Коля был хорошим семьянином. Но главой семьи стала Ирина, а Коля не возражал.  Более того, ему нравится быть ведомым, подчинённым, исполнителем. В этот период в семье возникли трудности. Жили они на частной квартире, Диму мы периодически забирали к себе в Черкассы, Ирина снова была в положении вторым ребёнком, к тому же у Коли кончалась отсрочка от призыва в армию, и он как военнообязанный должен был идти служить на полтора года.

По закону, имея одного ребёнка, он имел возможность служить недалеко от семьи. Это мне подтвердил и Нежинский военный комиссар. Мы все были уверены, что так оно и будет. И тут Коля совершил первый необдуманный поступок, который впоследствии сыграл негативную роль в отношениях с Ириной. Узнав, что одна из команд отправляется в Южную группу войск в Венгрию, никого из нас не поставив в известность, он тайком договорился с начальником команды призывников, и ночью убыл к месту назначения, заменив заболевшего человека.

Трудно сказать, чем руководствовался Николай, поступавший нечестно по отношению  к нам и своей семье. Мы проводили его на сборный пункт. Попрощались. Назавтра мы узнаём, что вместо Украины он отправился служить за рубеж. На вопрос военкому – как такое могло случиться? – он только развёл руками. Такого Колю я не знал, и я никак от него этого не ожидал. Он уехал ночью, не простившись. Это на него не было похоже. Поэтому вера в его порядочность и честность серьёзно пошатнулась. Дело было не в этом, а в мальчишестве. Хотя, я подозреваю, что дело было не только в этом, а в его пресловутом женском воспитании, когда мужчина элементарно проявлял эгоизм, а это в семье не считалось грехом. Появилась возможность Европу повидать, и отказать себе в этом он не смог. Ирина сильно переживала. Ей было обидно и стыдно. Она плакала и долго не могла успокоиться. И простить Коле это предательство она так и не смогла.

  Ребёнок родился без Коли, который явно надеялся, что родители помогут его растить на первых порах. Конечно, он был прав, но ведь так жизненно важные вопросы не решают. Я могу ошибаться, но его поступок наверняка негативно повлиял на течение беременности Ирины и, как результат, рождение ребёнка со слабым иммунитетом, что, по всей вероятности, стало причиной заболевания и смерти в раннем возрасте. То, что совершил Коля, с натяжкой можно назвать ошибкой молодости, но цена этой ошибки была очень высокой, ибо, вероятно, именно тогда в их семейной жизни наметилась трещинка.

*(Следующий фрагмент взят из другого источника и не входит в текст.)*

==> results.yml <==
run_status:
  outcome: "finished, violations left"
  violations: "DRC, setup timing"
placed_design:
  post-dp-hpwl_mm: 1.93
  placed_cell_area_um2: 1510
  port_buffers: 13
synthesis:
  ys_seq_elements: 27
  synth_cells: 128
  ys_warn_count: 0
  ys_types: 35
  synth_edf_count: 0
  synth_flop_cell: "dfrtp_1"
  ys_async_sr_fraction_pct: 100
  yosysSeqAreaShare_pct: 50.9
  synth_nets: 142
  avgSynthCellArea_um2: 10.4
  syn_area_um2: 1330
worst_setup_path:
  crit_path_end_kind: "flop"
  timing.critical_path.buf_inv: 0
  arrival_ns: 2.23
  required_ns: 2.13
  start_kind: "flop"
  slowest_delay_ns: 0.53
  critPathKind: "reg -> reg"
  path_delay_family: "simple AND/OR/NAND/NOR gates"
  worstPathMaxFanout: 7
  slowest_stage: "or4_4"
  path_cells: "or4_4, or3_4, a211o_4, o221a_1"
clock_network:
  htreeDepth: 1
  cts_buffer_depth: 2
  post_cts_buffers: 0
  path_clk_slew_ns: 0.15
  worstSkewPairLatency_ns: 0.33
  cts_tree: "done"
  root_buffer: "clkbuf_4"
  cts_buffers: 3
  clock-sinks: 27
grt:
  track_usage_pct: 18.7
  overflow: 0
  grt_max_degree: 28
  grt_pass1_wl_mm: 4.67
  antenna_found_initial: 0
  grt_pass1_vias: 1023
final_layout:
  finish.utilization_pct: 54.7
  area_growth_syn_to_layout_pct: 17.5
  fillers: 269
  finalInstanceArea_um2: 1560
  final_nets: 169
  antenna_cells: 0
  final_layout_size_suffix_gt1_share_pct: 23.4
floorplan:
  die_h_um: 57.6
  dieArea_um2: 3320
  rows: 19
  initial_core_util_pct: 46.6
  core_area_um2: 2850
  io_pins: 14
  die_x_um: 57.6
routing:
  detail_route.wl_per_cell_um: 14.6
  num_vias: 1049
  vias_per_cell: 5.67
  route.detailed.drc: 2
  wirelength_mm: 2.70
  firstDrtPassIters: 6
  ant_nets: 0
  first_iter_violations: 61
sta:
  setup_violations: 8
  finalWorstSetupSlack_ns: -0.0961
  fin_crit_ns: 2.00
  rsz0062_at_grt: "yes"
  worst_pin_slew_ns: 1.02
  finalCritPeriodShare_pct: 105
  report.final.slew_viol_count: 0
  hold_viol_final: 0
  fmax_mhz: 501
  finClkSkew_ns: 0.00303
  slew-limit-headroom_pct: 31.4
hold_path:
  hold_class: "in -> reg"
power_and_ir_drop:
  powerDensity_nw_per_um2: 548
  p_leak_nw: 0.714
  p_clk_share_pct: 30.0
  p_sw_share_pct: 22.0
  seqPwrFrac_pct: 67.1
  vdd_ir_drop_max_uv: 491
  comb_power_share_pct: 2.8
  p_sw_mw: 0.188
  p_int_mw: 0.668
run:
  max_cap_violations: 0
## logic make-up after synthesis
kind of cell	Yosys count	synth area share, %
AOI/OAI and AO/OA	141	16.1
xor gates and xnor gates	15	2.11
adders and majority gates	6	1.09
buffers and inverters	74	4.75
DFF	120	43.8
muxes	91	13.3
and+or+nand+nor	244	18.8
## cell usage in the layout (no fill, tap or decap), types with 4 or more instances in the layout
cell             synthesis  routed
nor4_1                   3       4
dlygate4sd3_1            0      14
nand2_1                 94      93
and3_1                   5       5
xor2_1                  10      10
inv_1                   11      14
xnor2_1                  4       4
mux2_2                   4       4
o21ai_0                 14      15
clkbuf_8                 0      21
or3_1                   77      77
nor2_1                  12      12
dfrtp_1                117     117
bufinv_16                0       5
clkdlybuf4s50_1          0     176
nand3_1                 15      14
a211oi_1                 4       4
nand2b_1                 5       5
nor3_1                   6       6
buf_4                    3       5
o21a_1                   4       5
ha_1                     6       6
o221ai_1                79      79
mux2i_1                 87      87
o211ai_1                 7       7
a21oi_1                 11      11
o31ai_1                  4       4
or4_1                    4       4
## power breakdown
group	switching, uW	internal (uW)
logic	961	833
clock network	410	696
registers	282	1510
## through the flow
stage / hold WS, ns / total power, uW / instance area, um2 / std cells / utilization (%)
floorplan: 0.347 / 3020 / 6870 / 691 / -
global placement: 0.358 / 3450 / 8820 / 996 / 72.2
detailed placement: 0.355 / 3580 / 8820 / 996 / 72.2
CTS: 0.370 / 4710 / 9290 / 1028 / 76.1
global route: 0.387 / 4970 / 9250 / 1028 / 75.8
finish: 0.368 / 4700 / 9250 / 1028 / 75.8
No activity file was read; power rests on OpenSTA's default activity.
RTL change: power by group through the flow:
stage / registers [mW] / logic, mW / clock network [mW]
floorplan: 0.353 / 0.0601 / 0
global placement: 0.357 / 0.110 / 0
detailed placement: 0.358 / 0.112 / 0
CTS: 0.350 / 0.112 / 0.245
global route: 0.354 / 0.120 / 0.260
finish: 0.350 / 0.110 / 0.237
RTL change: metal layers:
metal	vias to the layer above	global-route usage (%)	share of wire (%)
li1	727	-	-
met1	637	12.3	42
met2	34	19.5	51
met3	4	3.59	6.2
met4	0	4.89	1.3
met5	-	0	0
<file path="config.mk">
export PLATFORM = sky130hd
export DESIGN_NAME = rmii_recv_pack
export DESIGN_NICKNAME = d
export VERILOG_FILES = /design/src/rtl/eth_pkg.sv /design/src/rtl/crc32_d8.sv /design/src/rtl/rmii_recv_pack.sv
export SDC_FILE = /design/constraint.sdc
export NUM_CORES = 1
export LEC_CHECK = 0
export ABC_AREA = 0
export ABC_CLOCK_PERIOD_IN_PS = 6930
export BUFFER_PORTS_ARGS = -buffer_cell sky130_fd_sc_hd__buf_2
export CAP_MARGIN = 20
export CORE_UTILIZATION = 45
export CTS_CLUSTER_DIAMETER = 100
export DETAILED_ROUTE_END_ITERATION = 6
export PLACE_DENSITY = 0.75
export REMOVE_ABC_BUFFERS = 1
export SYNTH_ARGS = -nofsm -noshare
export SYNTH_HDL_FRONTEND = slang
export SYNTH_SLANG_ARGS = --single-unit
</file>
<file path="constraint.sdc">
create_clock -name clk -period 6.93 [get_ports clk]
set_clock_uncertainty 0.05 [all_clocks]
set_input_delay 0.693 -clock clk [delete_from_list [all_inputs] [get_ports clk]]
set_output_delay 0.693 -clock clk [all_outputs]
set_load 0.005 [all_outputs]
</file>
`src/rtl/uart_pkg.sv`:
```
// Shared definitions for the UART transmitter and the future receiver.
// The state encoding is fixed so both directions decode state the same way.
package uart_pkg;

    localparam int CLKS_PER_BIT_DEFAULT = 104;   // 12 MHz / 115200
    localparam int DATA_BITS            = 8;

    localparam logic [2:0] ST_IDLE   = 3'd0;
    localparam logic [2:0] ST_START  = 3'd1;
    localparam logic [2:0] ST_DATA   = 3'd2;
    localparam logic [2:0] ST_PARITY = 3'd3;
    localparam logic [2:0] ST_STOP   = 3'd4;

    typedef enum logic [2:0] {
        IDLE   = ST_IDLE,
        START  = ST_START,
        DATA   = ST_DATA,
        PARITY = ST_PARITY,
        STOP   = ST_STOP
    } uartState_e;

    // Even parity: the parity bit makes the total count of ones even.
    function automatic logic evenParity(input logic [DATA_BITS-1:0] d);
        return ^d;
    endfunction

endpackage

```
`src/rtl/uart_bit_timer.sv`:
```
// Bit-period timer shared by the UART transmitter and receiver.
// Counts 0..CLKS_PER_BIT-1 while enabled; tick is high during the last
// cycle of each bit period and the count restarts from zero after it.
module uart_bit_timer
    import uart_pkg::*;
#(
    parameter int CLKS_PER_BIT = CLKS_PER_BIT_DEFAULT
) (
    input  logic clk,
    input  logic rst_n,
    input  logic clear,
    input  logic enable,
    output logic tick
);

    localparam int              W    = (CLKS_PER_BIT < 2) ? 1 : $clog2(CLKS_PER_BIT);
    localparam logic [W-1:0]    LAST = W'(CLKS_PER_BIT - 1);

    if (CLKS_PER_BIT < 2) begin : gBadClksPerBit
        $error("uart_bit_timer: CLKS_PER_BIT must be >= 2");
    end

    logic [W-1:0] count;

    assign tick = enable && (count == LAST);

    // Bit-period counter; clear wins so a new frame always starts at zero.
    always_ff @(posedge clk or negedge rst_n) begin
        if (!rst_n) begin
            count <= '0;
        end else if (clear) begin
            count <= '0;
        end else if (enable) begin
            count <= tick ? '0 : count + 1'b1;
        end
    end

endmodule

```
`src/rtl/uart_tx.sv`:
```
// UART transmitter, 1 start bit, 8 data bits LSB first, 1 stop bit.
// Optional even parity bit between data and stop when UART_TX_PARITY_EN
// is defined (frame becomes 11 bits).
//
// state  | meaning
// IDLE   | line high, waiting for byteReady
// START  | driving the start bit (low)
// DATA   | shifting out the latched byte, LSB first
// PARITY | driving the even parity bit (UART_TX_PARITY_EN only)
// STOP   | driving the stop bit (high), then back to IDLE
module uart_tx
    import uart_pkg::*;
#(
    parameter int CLKS_PER_BIT = CLKS_PER_BIT_DEFAULT
) (
    input  logic                 clk,
    input  logic                 rst_n,
    input  logic                 byteReady,
    input  logic [DATA_BITS-1:0] dataIn,
    output logic                 byteSending,
    output logic                 uartTx
);

    if (CLKS_PER_BIT < 2) begin : gBadClksPerBit
        $error("uart_tx: CLKS_PER_BIT must be >= 2");
    end

    localparam logic [2:0] LAST_BIT = 3'(DATA_BITS - 1);

    uartState_e           state;
    logic [DATA_BITS-1:0] shiftReg;
    logic [2:0]           bitCount;
    logic                 bitTick;
    logic                 timerClear;
    logic                 timerEnable;
`ifdef UART_TX_PARITY_EN
    logic                 parityBit;
`endif

    assign timerClear  = (state == IDLE) && byteReady;
    assign timerEnable = (state != IDLE);

    uart_bit_timer #(
        .CLKS_PER_BIT (CLKS_PER_BIT)
    ) uBitTimer (
        .clk    (clk),
        .rst_n  (rst_n),
        .clear  (timerClear),
        .enable (timerEnable),
        .tick   (bitTick)
    );

    // Frame sequencer; every line-level change happens on a bit-timer tick.
    always_ff @(posedge clk or negedge rst_n) begin
        if (!rst_n) begin
            state       <= IDLE;
            shiftReg    <= '0;
            bitCount    <= '0;
            uartTx      <= 1'b1;
            byteSending <= 1'b0;
`ifdef UART_TX_PARITY_EN
            parityBit   <= 1'b0;
`endif
        end else begin
            case (state)
                IDLE: begin
                    uartTx      <= 1'b1;
                    byteSending <= 1'b0;
                    if (byteReady) begin
                        shiftReg    <= dataIn;
                        bitCount    <= '0;
                        uartTx      <= 1'b0;
                        byteSending <= 1'b1;
                        state       <= START;
`ifdef UART_TX_PARITY_EN
                        parityBit   <= evenParity(dataIn);
`endif
                    end
                end
                START: begin
                    if (bitTick) begin
                        uartTx   <= shiftReg[0];
                        shiftReg <= {1'b0, shiftReg[DATA_BITS-1:1]};
                        bitCount <= '0;
                        state    <= DATA;
                    end
                end
                DATA: begin
                    if (bitTick) begin
                        if (bitCount == LAST_BIT) begin
`ifdef UART_TX_PARITY_EN
                            uartTx <= parityBit;
                            state  <= PARITY;
`else
                            uartTx <= 1'b1;
                            state  <= STOP;
`endif
                        end else begin
                            uartTx   <= shiftReg[0];
                            shiftReg <= {1'b0, shiftReg[DATA_BITS-1:1]};
                            bitCount <= bitCount + 3'd1;
                        end
                    end
                end
`ifdef UART_TX_PARITY_EN
                PARITY: begin
                    if (bitTick) begin
                        uartTx <= 1'b1;
                        state  <= STOP;
                    end
                end
`endif
                STOP: begin
                    if (bitTick) begin
                        byteSending <= 1'b0;
                        state       <= IDLE;
                    end
                end
                default: begin
                    uartTx      <= 1'b1;
                    byteSending <= 1'b0;
                    state       <= IDLE;
                end
            endcase
        end
    end

endmodule

```
==> src/rtl/wb_collect.sv <==
`default_nettype none
`timescale 1ns/1ps
// ============================================================================
//  Module   : wb_collect
//  Function : Writeback collector. Buffers results from four functional-unit
//             slots in per-slot FIFOs and arbitrates them round-robin onto two
//             registered register-file write ports (also the wakeup/bypass
//             broadcast). Tag 0 is granted and popped but never written.
//  Options  : WB_STALL_CNT_EN adds o_stall_cnt, a saturating count of cycles
//             in which some non-empty slot was left without a grant.
//  Revision : 1.0  initial release
// ============================================================================
module wb_collect #(
    parameter int WIDTH_DATA = 32,
    parameter int WIDTH_REG  = 5,
    parameter int DEPTH      = 2
) (
    input  logic                      i_clk,
    input  logic                      i_rst,
    input  logic [3:0]                i_valid,
    input  logic [4*WIDTH_REG-1:0]    i_rd,
    input  logic [4*WIDTH_DATA-1:0]   i_data,
    output logic [3:0]                o_ready,
    output logic                      o_we0,
    output logic [WIDTH_REG-1:0]      o_waddr0,
    output logic [WIDTH_DATA-1:0]     o_wdata0,
    output logic                      o_we1,
    output logic [WIDTH_REG-1:0]      o_waddr1,
    output logic [WIDTH_DATA-1:0]     o_wdata1
`ifdef WB_STALL_CNT_EN
    ,
    output logic [31:0]               o_stall_cnt
`endif
);

    localparam int c_AW = $clog2(DEPTH);
    localparam int c_CW = $clog2(DEPTH + 1);
    localparam int c_EW = WIDTH_REG + WIDTH_DATA;

    // FIFO storage and bookkeeping; an entry is {tag, data}
    logic [c_EW-1:0]            r_mem_q [4][DEPTH];
    logic [c_EW-1:0]            w_mem_d [4][DEPTH];
    logic [3:0][c_AW-1:0]       r_rptr_q, w_rptr_d;
    logic [3:0][c_AW-1:0]       r_wptr_q, w_wptr_d;
    logic [3:0][c_CW-1:0]       r_cnt_q,  w_cnt_d;
    logic [1:0]                 r_rr_q,   w_rr_d;

    logic [3:0]                 w_push, w_pop, w_nonempty;
    logic                       w_g0_v, w_g1_v;
    logic [1:0]                 w_g0_idx, w_g1_idx, w_slot;
    logic [c_EW-1:0]            w_head0, w_head1;

    logic                       r_we0_q, w_we0_d, r_we1_q, w_we1_d;
    logic [WIDTH_REG-1:0]       r_waddr0_q, w_waddr0_d, r_waddr1_q, w_waddr1_d;
    logic [WIDTH_DATA-1:0]      r_wdata0_q, w_wdata0_d, r_wdata1_q, w_wdata1_d;

    // Per-slot readiness from the registered occupancy; a full FIFO stays
    // not-ready even if it is being popped (no pass-through path)
    always_comb begin
        o_ready    = '0;
        w_nonempty = '0;
        w_push     = '0;
        for (int k = 0; k < 4; k++) begin
            o_ready[k]    = !i_rst && (r_cnt_q[k] < c_CW'(DEPTH));
            w_nonempty[k] = (r_cnt_q[k] != '0);
            w_push[k]     = i_valid[k] && o_ready[k];
        end
    end

    // Round-robin scan from rr: first non-empty slot -> port 0, second -> port 1
    always_comb begin
        w_g0_v   = 1'b0;
        w_g1_v   = 1'b0;
        w_g0_idx = '0;
        w_g1_idx = '0;
        w_slot   = '0;
        for (int i = 0; i < 4; i++) begin
            w_slot = r_rr_q + 2'(i);
            if (w_nonempty[w_slot]) begin
                if (!w_g0_v) begin
                    w_g0_v   = 1'b1;
                    w_g0_idx = w_slot;
                end else if (!w_g1_v) begin
                    w_g1_v   = 1'b1;
                    w_g1_idx = w_slot;
                end
            end
        end
        w_pop = '0;
        for (int k = 0; k < 4; k++) begin
            w_pop[k] = (w_g0_v && (w_g0_idx == 2'(k))) ||
                       (w_g1_v && (w_g1_idx == 2'(k)));
        end
        // Pointer moves just past the last granted slot (2-bit wrap)
        if (w_g1_v) begin
            w_rr_d = w_g1_idx + 2'd1;
        end else if (w_g0_v) begin
            w_rr_d = w_g0_idx + 2'd1;
        end else begin
            w_rr_d = r_rr_q;
        end
    end

    // FIFO next state: write at wptr, read at rptr, occupancy tracks both
    always_comb begin
        w_mem_d  = r_mem_q;
        w_rptr_d = r_rptr_q;
        w_wptr_d = r_wptr_q;
        w_cnt_d  = r_cnt_q;
        for (int k = 0; k < 4; k++) begin
            if (w_push[k]) begin
                w_mem_d[k][r_wptr_q[k]] = {i_rd[k*WIDTH_REG +: WIDTH_REG],
                                           i_data[k*WIDTH_DATA +: WIDTH_DATA]};
                w_wptr_d[k] = r_wptr_q[k] + c_AW'(1);
            end
            if (w_pop[k]) begin
                w_rptr_d[k] = r_rptr_q[k] + c_AW'(1);
            end
            if (w_push[k] && !w_pop[k]) begin
                w_cnt_d[k] = r_cnt_q[k] + c_CW'(1);
            end else if (!w_push[k] && w_pop[k]) begin
                w_cnt_d[k] = r_cnt_q[k] - c_CW'(1);
            end
        end
    end

    // Write-port next state: granted head loads the port, tag 0 suppresses we,
    // an idle port keeps its last address/data
    always_comb begin
        w_head0    = r_mem_q[w_g0_idx][r_rptr_q[w_g0_idx]];
        w_head1    = r_mem_q[w_g1_idx][r_rptr_q[w_g1_idx]];
        w_we0_d    = w_g0_v && (w_head0[c_EW-1 -: WIDTH_REG] != '0);
        w_we1_d    = w_g1_v && (w_head1[c_EW-1 -: WIDTH_REG] != '0);
        w_waddr0_d = w_g0_v ? w_head0[c_EW-1 -: WIDTH_REG] : r_waddr0_q;
        w_wdata0_d = w_g0_v ? w_head0[WIDTH_DATA-1:0]      : r_wdata0_q;
        w_waddr1_d = w_g1_v ? w_head1[c_EW-1 -: WIDTH_REG] : r_waddr1_q;
        w_wdata1_d = w_g1_v ? w_head1[WIDTH_DATA-1:0]      : r_wdata1_q;
    end

    // Entry storage needs no reset; pushes are already blocked during reset
    always_ff @(posedge i_clk) begin
        r_mem_q <= w_mem_d;
    end

    // Control state and registered write ports
    always_ff @(posedge i_clk) begin
        if (i_rst) begin
            r_rptr_q   <= '0;
            r_wptr_q   <= '0;
            r_cnt_q    <= '0;
            r_rr_q     <= '0;
            r_we0_q    <= 1'b0;
            r_we1_q    <= 1'b0;
            r_waddr0_q <= '0;
            r_waddr1_q <= '0;
            r_wdata0_q <= '0;
            r_wdata1_q <= '0;
        end else begin
            r_rptr_q   <= w_rptr_d;
            r_wptr_q   <= w_wptr_d;
            r_cnt_q    <= w_cnt_d;
            r_rr_q     <= w_rr_d;
            r_we0_q    <= w_we0_d;
            r_we1_q    <= w_we1_d;
            r_waddr0_q <= w_waddr0_d;
            r_waddr1_q <= w_waddr1_d;
            r_wdata0_q <= w_wdata0_d;
            r_wdata1_q <= w_wdata1_d;
        end
    end

    assign o_we0    = r_we0_q;
    assign o_waddr0 = r_waddr0_q;
    assign o_wdata0 = r_wdata0_q;
    assign o_we1    = r_we1_q;
    assign o_waddr1 = r_waddr1_q;
    assign o_wdata1 = r_wdata1_q;

`ifdef WB_STALL_CNT_EN
    logic [31:0] r_stall_q, w_stall_d;

    // Count cycles where a non-empty slot is left waiting; saturate at max
    always_comb begin
        w_stall_d = r_stall_q;
        if (|(w_nonempty & ~w_pop) && (r_stall_q != '1)) begin
            w_stall_d = r_stall_q + 32'd1;
        end
    end

    // Stall counter register
    always_ff @(posedge i_clk) begin
        if (i_rst) begin
            r_stall_q <= '0;
        end else begin
            r_stall_q <= w_stall_d;
        end
    end

    assign o_stall_cnt = r_stall_q;
`endif

endmodule
`default_nettype wire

Не знаю, чем объяснить, но Коля за полтора года писал редко, обещал приехать в отпуск, но прислал лишь свою фотографию у развёрнутого знамени части. Видно, служил он хорошо, и такое фото – престижная награда, но мог добиваться, объяснить командиру или политработнику, что отпуск для него, отца двоих малолетних детей, ему был необходим.  Как бывшему армейскому политработнику мне с подобными случаями не раз приходилось встречаться и положительно их решать. Видимо, у нашего избалованного Николя было мало желания встречаться с семьёй. Далёк от мысли, что на службе командир танка был незаменим. Тогда ничем не могу объяснить его поведение. На него это было не похоже.   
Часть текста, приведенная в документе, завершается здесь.